- Opening Delimiter -

Source: an optimization exercise on an open RTL-to-GDS flow (aim: small area). Production flows keep margins and buffers that such runs may drop.
Where RTL was checked, it was by simulation tests only, not by an equivalence proof against the original.
No functional check of the RTL was part of run 3.
Power and IR drop assume default switching activity. No driver is modelled on the clock port, so clocking that relies on it looks cheaper here than on a real chip.

==> flow/design.v <==
package riscv_pkg;
   localparam int XLEN = 32;
   localparam int NREGS = 32;
   localparam int REG_ADDR_W = 5;
   localparam logic [REG_ADDR_W-1:0] ZERO_REG = 5'd0;
endpackage
module wb_sel (
   input  logic a,
   input  logic b,
   input  logic s,
   input  logic s_n,
   output logic y
);
   assign y = (s & a) | (s_n & b);
endmodule
module wb_mux #(
   parameter int XLEN = 32
) (
   input  logic [XLEN-1:0] read_data42,
   input  logic [XLEN-1:0] alu_out42,
   input  logic            memtoreg42,
   output logic [XLEN-1:0] wb_data
);
   logic memtoreg42_n;
   assign memtoreg42_n = ~memtoreg42;
   for (genvar b = 0; b < XLEN; b++) begin : g_bit
      wb_sel u_sel (.a(read_data42[b]), .b(alu_out42[b]), .s(memtoreg42), .s_n(memtoreg42_n), .y(wb_data[b]));
   end
endmodule
module rf_hold (
   input  logic en,
   input  logic en_n,
   input  logic d,
   input  logic q,
   output logic y
);
   assign y = (en & d) | (en_n & q);
endmodule
module dec_nor (
   input  logic a_n,
   input  logic b_n,
   output logic y
);
   assign y = ~(a_n | b_n);
endmodule
module cnt_bit (
   input  logic q,
   input  logic c,
   input  logic inc,
   input  logic hold,
   output logic d,
   output logic c_out
);
   logic s;
   assign {c_out, s} = q + c;
   assign d = (inc & s) | (hold & q);
endmodule
module rd_aoi3 (
   input  logic [2:0] s,
   input  logic [2:0] q,
   output logic       y_n
);
   assign y_n = ~|(s & q);
endmodule
module rd_bit (
   input  logic [31:1] s,
   input  logic [31:1] q,
   output logic        y
);
   logic [9:0] t_n;
   for (genvar g = 0; g < 10; g++) begin : g_aoi
      rd_aoi3 u_aoi (.s(s[3*g+3:3*g+1]), .q(q[3*g+3:3*g+1]), .y_n(t_n[g]));
   end
   assign y = ~(&t_n) | (s[31] & q[31]);
endmodule
module regfile_wb #(
   parameter int XLEN = 32,
   parameter int NREGS = 32
) (
   input  logic            clk,
   input  logic            rst,
   input  logic [XLEN-1:0] read_data42,
   input  logic [XLEN-1:0] alu_out42,
   input  logic            memtoreg42,
   input  logic            wr_en42,
   input  logic [4:0]      write_reg42,
   input  logic [4:0]      rs1_addr,
   input  logic [4:0]      rs2_addr,
   output logic [XLEN-1:0] rs1_data,
   output logic [XLEN-1:0] rs2_data,
   output logic [XLEN-1:0] wb_data,
   output logic [31:0]     wb_count
);
   logic [XLEN-1:0] regs_q [1:NREGS-1];
   logic [XLEN-1:0] regs_d [1:NREGS-1];
   logic [NREGS-1:1] ld, hold, sel1, sel2;
   logic [3:0]      wlo_n, r1lo_n, r2lo_n;
   logic [7:0]      whi_n, r1hi_n, r2hi_n;
   logic            commit, cnt_inc, cnt_hold;
   logic [32:0]     carry;
   logic [31:0]     carry_in;
   logic [31:0]     wb_count_q, wb_count_d;
   wb_mux #(.XLEN(XLEN)) u_wb_mux (
      .read_data42 (read_data42),
      .alu_out42   (alu_out42),
      .memtoreg42  (memtoreg42),
      .wb_data     (wb_data)
   );
   always_comb begin
      for (int j = 0; j < 4; j++) begin
         wlo_n[j]  = !(write_reg42[1:0] == 2'(j));
         r1lo_n[j] = !(rs1_addr[1:0] == 2'(j));
         r2lo_n[j] = !(rs2_addr[1:0] == 2'(j));
      end
      for (int k = 0; k < 8; k++) begin
         whi_n[k]  = !(wr_en42 && !rst && write_reg42[4:2] == 3'(k));
         r1hi_n[k] = !(rs1_addr[4:2] == 3'(k));
         r2hi_n[k] = !(rs2_addr[4:2] == 3'(k));
      end
   end
   for (genvar i = 1; i < NREGS; i++) begin : g_dec
      dec_nor u_ld   (.a_n(wlo_n[i % 4]),  .b_n(whi_n[i / 4]),  .y(ld[i]));
      dec_nor u_hold (.a_n(ld[i]),         .b_n(rst),           .y(hold[i]));
      dec_nor u_sel1 (.a_n(r1lo_n[i % 4]), .b_n(r1hi_n[i / 4]), .y(sel1[i]));
      dec_nor u_sel2 (.a_n(r2lo_n[i % 4]), .b_n(r2hi_n[i / 4]), .y(sel2[i]));
   end
   for (genvar i = 1; i < NREGS; i++) begin : g_ent
      for (genvar b = 0; b < XLEN; b++) begin : g_bit
         rf_hold u_hold (
            .en(ld[i]), .en_n(hold[i]), .d(wb_data[b]), .q(regs_q[i][b]), .y(regs_d[i][b])
         );
      end
   end
   always_ff @(posedge clk) begin
      for (int i = 1; i < NREGS; i++) regs_q[i] <= regs_d[i];
   end
   assign commit = wr_en42 && (write_reg42 != riscv_pkg::ZERO_REG);
   assign cnt_inc  = commit && !rst;
   assign cnt_hold = !commit && !rst;
   for (genvar b = 0; b < 32; b++) begin : g_cnt
      if (b == 0)
         assign carry_in[b] = 1'b1;
      else if (b % 8 == 0)
         assign carry_in[b] = &wb_count_q[b-1:0];
      else
         assign carry_in[b] = carry[b];
      cnt_bit u_bit (
         .q(wb_count_q[b]), .c(carry_in[b]), .inc(cnt_inc), .hold(cnt_hold),
         .d(wb_count_d[b]), .c_out(carry[b+1])
      );
   end
   always_ff @(posedge clk) wb_count_q <= wb_count_d;
   for (genvar b = 0; b < XLEN; b++) begin : g_rd
      logic [NREGS-1:1] col;
      for (genvar i = 1; i < NREGS; i++) begin : g_col
         assign col[i] = regs_q[i][b];
      end
      rd_bit u_rd1 (.s(sel1), .q(col), .y(rs1_data[b]));
      rd_bit u_rd2 (.s(sel2), .q(col), .y(rs2_data[b]));
   end
   assign wb_count = wb_count_q;
endmodule
==> flow/flow/run.sh <==
#!/bin/bash
# Standard ORFS layout with two changes: small port buffers, and a clock
# tree with its own leaf clustering and no dummy loads. Each tool's output
# is kept in the ORFS logs under orfs/logs; make's own output goes to
# flow_make.log.
set -euo pipefail
export BUFFER_PORTS_ARGS="-buffer_cell sky130_fd_sc_hd__buf_1"
export CTS_ARGS="-sink_clustering_enable -repair_clock_nets -dont_use_dummy_load -buf_list sky130_fd_sc_hd__clkbuf_16 -sink_clustering_size 30 -sink_clustering_max_diameter 90"
bash standard.sh > flow_make.log 2>&1
==> flow/standard.sh <==
#!/bin/bash
# synth_recipe.tcl (not shown) runs the flow's synth.tcl, then flattens the netlist and writes it again
# the make line also repeats each setting of config.mk as NAME=value (left out here)
make -C /OpenROAD-flow-scripts/flow DESIGN_CONFIG=/design/flow/config.mk WORK_HOME=/design/flow/orfs CLKGATE_MAP_FILE= SYNTH_SCRIPT=/design/flow/synth_recipe.tcl "${@:-finish}"
==> flow/config.mk <==
export PLATFORM = sky130hd
export DESIGN_NAME = regfile_wb
export DESIGN_NICKNAME = regfile_wb
export VERILOG_FILES = /design/flow/design.v
export SDC_FILE = /design/flow/constraint.sdc
export NUM_CORES = 4
export LEC_CHECK = 0
export CAP_MARGIN = 5
export CORE_MARGIN = 2
export CORE_UTILIZATION = 45
export PLACE_DENSITY = 0.85
export SETUP_SLACK_MARGIN = 0.2
export SLEW_MARGIN = 5
export SYNTH_HIERARCHICAL = 1
export SYNTH_MINIMUM_KEEP_SIZE = 0
==> flow/constraint.sdc <==
create_clock -name core_clock -period 7.0 [get_ports {clk}]
set_input_delay 1.4000 -clock core_clock [delete_from_list [all_inputs] [get_ports {clk}]]
set_output_delay 1.4000 -clock core_clock [all_outputs]
set_load 0.01 [all_outputs]
==> impl_results.md, run 1 <==
* Crit Path Class: in2out
* Final hold viol count at 0
* Sequential fraction of the synthesis area at 0.524
* Synthesized cell area at 39100 sq um
* Synth unique cells at 22
* TritonCTS clock tree: done
* Core area at between 80000 and 90000 sq um
* Post-Route WL at roughly 180 mm
* Most frequent cells in the layout: a22o_1 (1056), dfxtp_1 (1024), a222oi_1 (640), buf_1 (209), nand4_1 (133)
* Commonest non-fill, non-tap cell in the layout: a22o_1
* Post-Place Worst Slack at 1.31 ns
* H-tree Lvls at 2
* Fin. max-slew vios at 0
* I/O pin count at 211
* Post-Layout Cell Count at about 4700
* Crit-path most repeated cell: buf_1
* Critical path cell sequence: buf_1 -> nand2b_1 -> nor2_2 -> buf_4 -> a222oi_1 -> nand4_1 -> a2111o_1 -> buf_1
* RSZ-0062 raised after global routing: false
* CTS Buf Count at 40
* Syn_area_per_cell at ~12 sq um
* Hold WC Path Type: reg2reg
* Die Wd at 299 um
* Row cnt at 108
* Initial drt markers at approximately 13000
* Clock sinks at roughly 1000
* Rel. slew slack at 0.0562
* Pwr Total at 0.00948 W
* Syn-to-layout area delta at 12.5%
* Fmax at 0.164 GHz
* Clk slew on worst S/H paths at 0.11 ns
* Die ar. at 89300 sq um
* Root Buffer: clkbuf_16
* Vias at 40900
* Final setup vio count at 0
* Required time of the critical path at 5.60 ns
* Max-cap violations at 0
* Layout fillers at roughly 7500
* Post-cts resize count at 0
* Final net count at roughly 3700
* Clock Skews at 0.0253 ns
* Sum of negative setup slack at 0 ns
* PD cells at ~220 nW/um^2
* CTS Hold Bufs at 0
* Crit path time final at 6.09 ns
* # port buffers at 210
* P_leak at 15.9 nW
* Layout cells sized above 1 at 0.0807
* Max Root-Sink Buffers at 3
* Part of the cycle the worst path needs at 0.870
* Peak supply drop at 0.000170 V
* HPWL Detailed at 105 mm
* Worst R2R Setup Slack at roughly 4.3 ns
* Die Y at between 200 and 300 um
* GR Overflow Total at 0
* Worst-Skew Late Latency at 0.65 ns
* Number of global-route vias before repair at 38100
* Placed inst area at 43000 sq um
* Worst-margin pin slew at 1.41 ns
* Finished Cell Area at 44000 sq um
* Post-CTS Setup Bufs at 0
* Global Route Usage Sum at 0.379
* Top delay family on crit path: simple AND/OR/NAND/NOR gates
* Setup crit start kind: input port
* Syn. warnings at 10
* Final ANT Viol Nets at 0
* Worst Slack Setup Final at 0.909 ns
* CP endpoint kind: output port
* Seq cells post-synth at 1024
* GPL Wtd Cong at 1.03
* Routed length per instance at 38.2 um
* Vias per cell at around 8.6
* CP Buf/Inv Count at 3
* DRC Markers at 0
* Syn Inst Count at between 3000 and 4000
* Critical-path maximum fanout at 28
* Largest net degree at the start of global routing at 34
* Slowest stage delay, CP at 0.67 ns
* Cells after DPL at 4670
* First-pass GRT wire length at about 260 mm
* Antenna violations before repair at 20
* Synth Net Count at 3309
* Outcome: timing/DRC/antenna clean
* Initial core utilization at 0.452
* Worst path arrival time at 4.69 ns
* First-pass iteration count of the detailed router at 22
* Slowest-stage cell, CP: nand2b_1
## cells by family (layout without fill, tap and decap cells)
logic type	after synthesis	in the layout	share of synthesized area
simple gates	373	373	0.0468
buf+inv	2	364	0.000192
compound gates	1762	1762	0.419
flops	1024	1024	0.524
other cells	1	17	0.0000958
fa+ha+maj	32	32	0.0102
## final timing paths
kind                          startpoint                      to  depth (start not counted)
setup / recovery             rs1_addr[0]            rs1_data[28]                          8
hold reg to reg   regs_q[29][18]$_DFF_P_  regs_q[29][18]$_DFF_P_                          1
hold / removal    regs_q[29][18]$_DFF_P_  regs_q[29][18]$_DFF_P_                          1
setup reg to reg   wb_count_q[3]$_DFF_P_  wb_count_q[31]$_DFF_P_                         12
## Yosys cell counts, drive strengths merged
master | count | area (sq um)
conb | 1 | 3.75
nand3b | 6 | 45.0
dfxtp | 1024 | 20500
ha | 32 | 400
inv | 2 | 7.51
or3b | 3 | 26.3
nand3 | 4 | 20.0
nor2 | 132 | 495
a21oi | 2 | 10.0
or2 | 3 | 18.8
a2111o | 64 | 721
nand4 | 134 | 845
nand2 | 77 | 289
nor2b | 2 | 12.5
a222oi | 640 | 6410
nor3 | 1 | 5.00
nand2b | 7 | 43.8
nor4 | 1 | 12.5
a22o | 1056 | 9250
or3 | 2 | 12.5
and2 | 1 | 6.26
## flip-flops by register name, indices dropped and copies added, names as in the netlist
| name | count |
|---|---|
| wb_count_q | 32 |
| regs_q | 992 |
## report_power, final
group,switching [W],internal [W]
Sequential,0.0000349,0.00586
Combinational,0.000622,0.000122
Clock,0.00180,0.00104
Total,0.00245,0.00702
## modules after synthesis (local to each module, per instance), excerpt
module,cells,copies in the design
rd_aoi3,1,640
rf_hold,1,992
wb_sel,1,32
regfile_wb,1085,1
rd_bit,4,64
cnt_bit,2,32
dec_nor,1,124
## worst register-to-register path: stages (launching register included)
cell	delay (ns)
dfxtp_1	0.44
nand4_1	0.17
nor4_2	0.38
and2_1	0.18
ha_1	0.15
ha_1	0.14
ha_1	0.14
ha_1	0.14
ha_1	0.15
ha_1	0.14
ha_1	0.15
ha_1	0.23
a22o_1	0.17
## metal layers
metal	GRT usage	wire length, um	vias up
met5	0.00423	278	-
met4	0.255	17200	22
met3	0.205	36500	1327
met2	0.508	67900	4790
met1	0.463	58900	19100
li1	-	-	15600
## metrics by stage
stage	util	hold WS, ns
5_1_grt	0.509	0.516
3_3_place_gp	0.497	0.473
6_report	0.509	0.509
2_1_floorplan	-	0.460
4_1_cts	0.508	0.508
3_5_place_dp	0.497	0.478
## area by class of cell
type / instances / area (sq um) / share of cell area
antenna: 16 / 40.0 / 0.000909
inverter: 2 / 7.51 / 0.000171
sequential: 1024 / 20500 / 0.466
multi-input combinational: 2168 / 19400 / 0.440
tap: 1155 / 1450 / 0.0328
timing repair buffer: 322 / 1650 / 0.0374
clock buffer: 40 / 1000 / 0.0227
==> run 2, diff against run 1 <==
--- a/flow/config.mk
+++ b/flow/config.mk
@@ -7,8 +7,7 @@
 export LEC_CHECK = 0
 export CAP_MARGIN = 5
 export CORE_MARGIN = 2
-export CORE_UTILIZATION = 45
-export PLACE_DENSITY = 0.85
+export CORE_UTILIZATION = 55
 export SETUP_SLACK_MARGIN = 0.2
 export SLEW_MARGIN = 5
 export SYNTH_HIERARCHICAL = 1
==> run 2 against run 1 <==
  * Sequential cell count is the same
  * Area after synthesis is the same
  * Global-route usage grew 14 points
  * Critical endpoint is now rs2_data[18]
==> impl_results.md, run 2 <==
* Synth top area share at 0.524 (unchanged)
* Post-Route WL at 202 mm (+11%)
* CP endpoint kind: output port
* Rel. slew slack at 0.0789 (+0.0227)
* Worst Slack Setup Final at 0.886 ns (-0.0222 ns)
* Logic pwr share at 0.081 (+0.002)
* Met1 Wirelength at 67.1 mm (+14%)
* Syn Inst Count at 3194 (unchanged)
* Crit Path Class: in2out
* First-pass iteration count of the detailed router at 17 (-23%)
* Syn. warnings at 10 (unchanged)
* Number of global-route vias before repair at 39600 (+4.1%)
* Switching Power at 0.00254 W (+3.6%)
* Commonest non-fill, non-tap cell in the layout: a22o_1
* CTS Buf Count at 41 (+2.5%)
* Final hold viol count at 0 (unchanged)
* H-tree Lvls at 2 (unchanged)
* GPL Wtd Cong at 1.02 (-0.38%)
* Crit path time final at 6.11 ns (+0.0222 ns)
* Area of the multi-input gates at 19500 sq um (+0.46%)
* Vias per cell at 9.13 (+5.7%)
* Met3 wire length at 37.8 mm (+3.5%)
* Root Buffer: clkbuf_16
* Post-synth EDFFs at 0 (unchanged)
* DRC Markers at 0 (unchanged)
* Most frequent cells in the layout: a22o_1 (1056), dfxtp_1 (1024), a222oi_1 (640), buf_1 (209), buf_4 (174)
* Largest net degree at the start of global routing at 34 (unchanged)
* PD cells at 217 nW/um^2 (+0.71%)
* Fin. max-slew vios at 0 (unchanged)
* Synth area leaders: dfxtp_1 (52%), a22o_1 (24%), a222oi_1 (16%), nand4_1 (2.1%), a2111o_1 (1.8%)
* Final ANT Viol Nets at 0 (unchanged)
* HPWL Detailed at 118 mm (+12%)
* Biggest regs: regs_q: 992 flops, wb_count_q: 32 flops
* Pint at 0.00706 W (+0.53%)
* Sum of negative setup slack at 0 ns (unchanged)
* P_leak at 16.2 nW (+2.1%)
* Vias at 41700 (+2.0%)
* Clock sinks at 1024 (unchanged)
* Crit path launch: rs2_addr[0]
* Setup crit start kind: input port
* I/O pin count at 211 (unchanged)
* Most frequent cell after synthesis: a22o_1
* Pwr Total at 0.00960 W (+1.3%)
* Layout cells sized above 1 at 0.0967 (+0.0160)
* Synth Net Count at 3309 (unchanged)
* Async set-reset flop share out of synthesis at 0 (unchanged)
* # port buffers at 210 (unchanged)
* RSZ-0062 raised after global routing: false
* Die ar. at 73300 sq um (-18%)
* Clk slew on worst S/H paths at 0.11 ns (about the same)
* FF/Latch Area at 20500 sq um (unchanged)
* Layout fillers at 5629 (-25%)
* Sw Share at 0.265 (+0.00582)
* Clock power share at 0.305 (+0.006)
* Die Wd at 271 um (-9.4%)
* Max Root-Sink Buffers at 3 (unchanged)
* Core area at 70300 sq um (-19%)
* Worst hold margin at 0.509 ns (-0.000198 ns)
* Fmax at 0.164 GHz (-0.36%)
* First-pass GRT wire length at 282 mm (+10%)
* Post-cts resize count at 0 (unchanged)
* Register with the most flip-flops: regs_q
* Part of the cycle the worst path needs at 0.873 (+0.00317)
* Hold_sp: regs_q[8][29]$_DFF_P_
* Routed length per instance at 44.1 um (+15%)
* Antenna violations before repair at 6 (-70%)
* Seq cells post-synth at 1024 (unchanged)
* Clock Skews at 0.00635 ns (-0.0189 ns)
* Top Layer Used: met5
* TritonCTS clock tree: done
* Die Y at 271 um (-9.4%)
* Hold WC Path Type: reg2reg
* Cells after DPL at 4518 (-3.3%)
* Synthesized cell area at 39100 sq um (unchanged)
* Max-cap violations at 0 (unchanged)
* Synth unique cells at 22 (unchanged)
* Required time of the critical path at 5.60 ns (about the same)
* Final net count at 3736 (+1.7%)
* Sequential share of power at 0.614 (-0.008)
* Top FF cell, synth: dfxtp_1
* Outcome: timing/DRC/antenna clean
* Post-Place Worst Slack at 1.24 ns (-0.0669 ns)
* Peak supply drop at 0.000216 V (+27%)
* Post-Layout Cell Count at 4564 (-3.4%)
* Worst-Skew Late Latency at 0.64 ns (about the same)
* Sequential fraction of the synthesis area at 0.524 (unchanged)
* Syn-to-layout area delta at 13.2%
* GR Overflow Total at 0 (unchanged)
* Initial drt markers at 12500 (-4.8%)
* Initial core utilization at 0.557 (+0.104)
* Largest area contributor in the netlist: dfxtp_1
* Syn_area_per_cell at 12.3 sq um (unchanged)
* Final setup vio count at 0 (unchanged)
* WL met2 at 76.6 mm (+13%)
* CTS Hold Bufs at 0 (unchanged)
* Global Route Usage Sum at 0.523 (+0.144)
* Critical-path maximum fanout at 17 (-39%)
* Worst-margin pin slew at 1.38 ns (-0.0340 ns)
* Commonest cells post-synth: a22o_1 (1056), dfxtp_1 (1024), a222oi_1 (640)
* Reg2reg start: wb_count_q[2]$_DFF_P_
* Worst path arrival time at 4.71 ns (+0.02 ns)
* Row cnt at 97 (-10%)
* Number of flip-flops in the largest register at 992 (unchanged)
* Post-CTS Setup Bufs at 0 (unchanged)
## run 2: cell types whose count changed in the layout (fill, tap and decap cells not counted)
| cell | delta |
|---|---|
| nor2_2 | -18 |
| nor2_4 | +18 |
| buf_12 | -1 |
| buf_2 | +1 |
| clkbuf_4 | -1 |
| clkbuf_16 | +1 |
| diode_2 | -11 |
| buf_4 | +63 |
## run 2: worst max-delay path: stages
cell	delay [ns]
buf_1	0.23
nand2b_1	0.78
nor2_4	0.30
buf_4	0.34
a222oi_1	0.31
nand4_1	0.60
a2111o_1	0.58
buf_1	0.16
## run 2: routing by layer
layer	up-vias	GRT usage
met5	-	0.00461
met4	6	0.396
met3	1238	0.224
met2	4830	0.708
met1	19900	0.654
li1	15800	-
## run 2: cell families after synthesis
family	count (synthesis)	synth area share
AO/OA/AOI/OAI	1762	0.419
adder cells (fa/ha/maj)	32	0.0102
buffers and inverters	2	0.000192
flip-flops	1024	0.524
other	1	0.0000958
AND/OR/NAND/NOR	373	0.0468
## run 2: worst paths after layout
kind | endpoint | slack, ns | depth (start not counted)
max reg2reg | wb_count_q[31]$_DFF_P_ | 4.21 | 12
min | regs_q[8][29]$_DFF_P_ | 0.51 | 1
min reg2reg | regs_q[8][29]$_DFF_P_ | 0.51 | 1
max | rs2_data[18] | 0.89 | 8
## run 2: stage by stage
step                      cell area (sq um)  utilization
final                                 44300        0.630
after global routing                  44300        0.630
after CTS                             44300        0.630
after detailed placement              43300        0.616
after global placement                43300        0.616
after floorplan                       39100            -
## run 2: layout make-up
| class | instances | area share |
|---|---|---|
| antenna | 5 | 0.000282 |
| clock buffer | 41 | 0.0232 |
| inverter | 2 | 0.000169 |
| multi-input combinational | 2168 | 0.440 |
| sequential | 1024 | 0.463 |
| tap | 940 | 0.0266 |
| timing repair buffer | 384 | 0.0473 |
## run 2: power by group through the flow
stage	Clock (W)	Combinational, W	Sequential (W)
after floorplan	0	0.000289	0.00602
after global placement	0	0.000695	0.00603
after detailed placement	0	0.000707	0.00603
after CTS	0.00289	0.000709	0.00590
after global routing	0.00308	0.000754	0.00591
final	0.00293	0.000777	0.00590
## run 2: modules after synthesis, one instance, submodules excluded, excerpt
module	cells inside	area, sq um	times used	flip-flops and latches
rd_bit	4	27.5	64	0
rd_aoi3	1	10.0	640	0
cnt_bit	2	21.3	32	0
rf_hold	1	8.76	992	0
dec_nor	1	3.75	124	0
wb_sel	1	8.76	32	0
regfile_wb	1085	20800	1	1024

- Closing Delimiter -

INSTRUCTIONS TO FOLLOW -> Every line that holds the word "Initial" should be copied from the records.

ANSWER SPACE ->
* Initial drt markers at approximately 13000
* Initial core utilization at 0.452
* Initial drt markers at 12500 (-4.8%)
* Initial core utilization at 0.557 (+0.104)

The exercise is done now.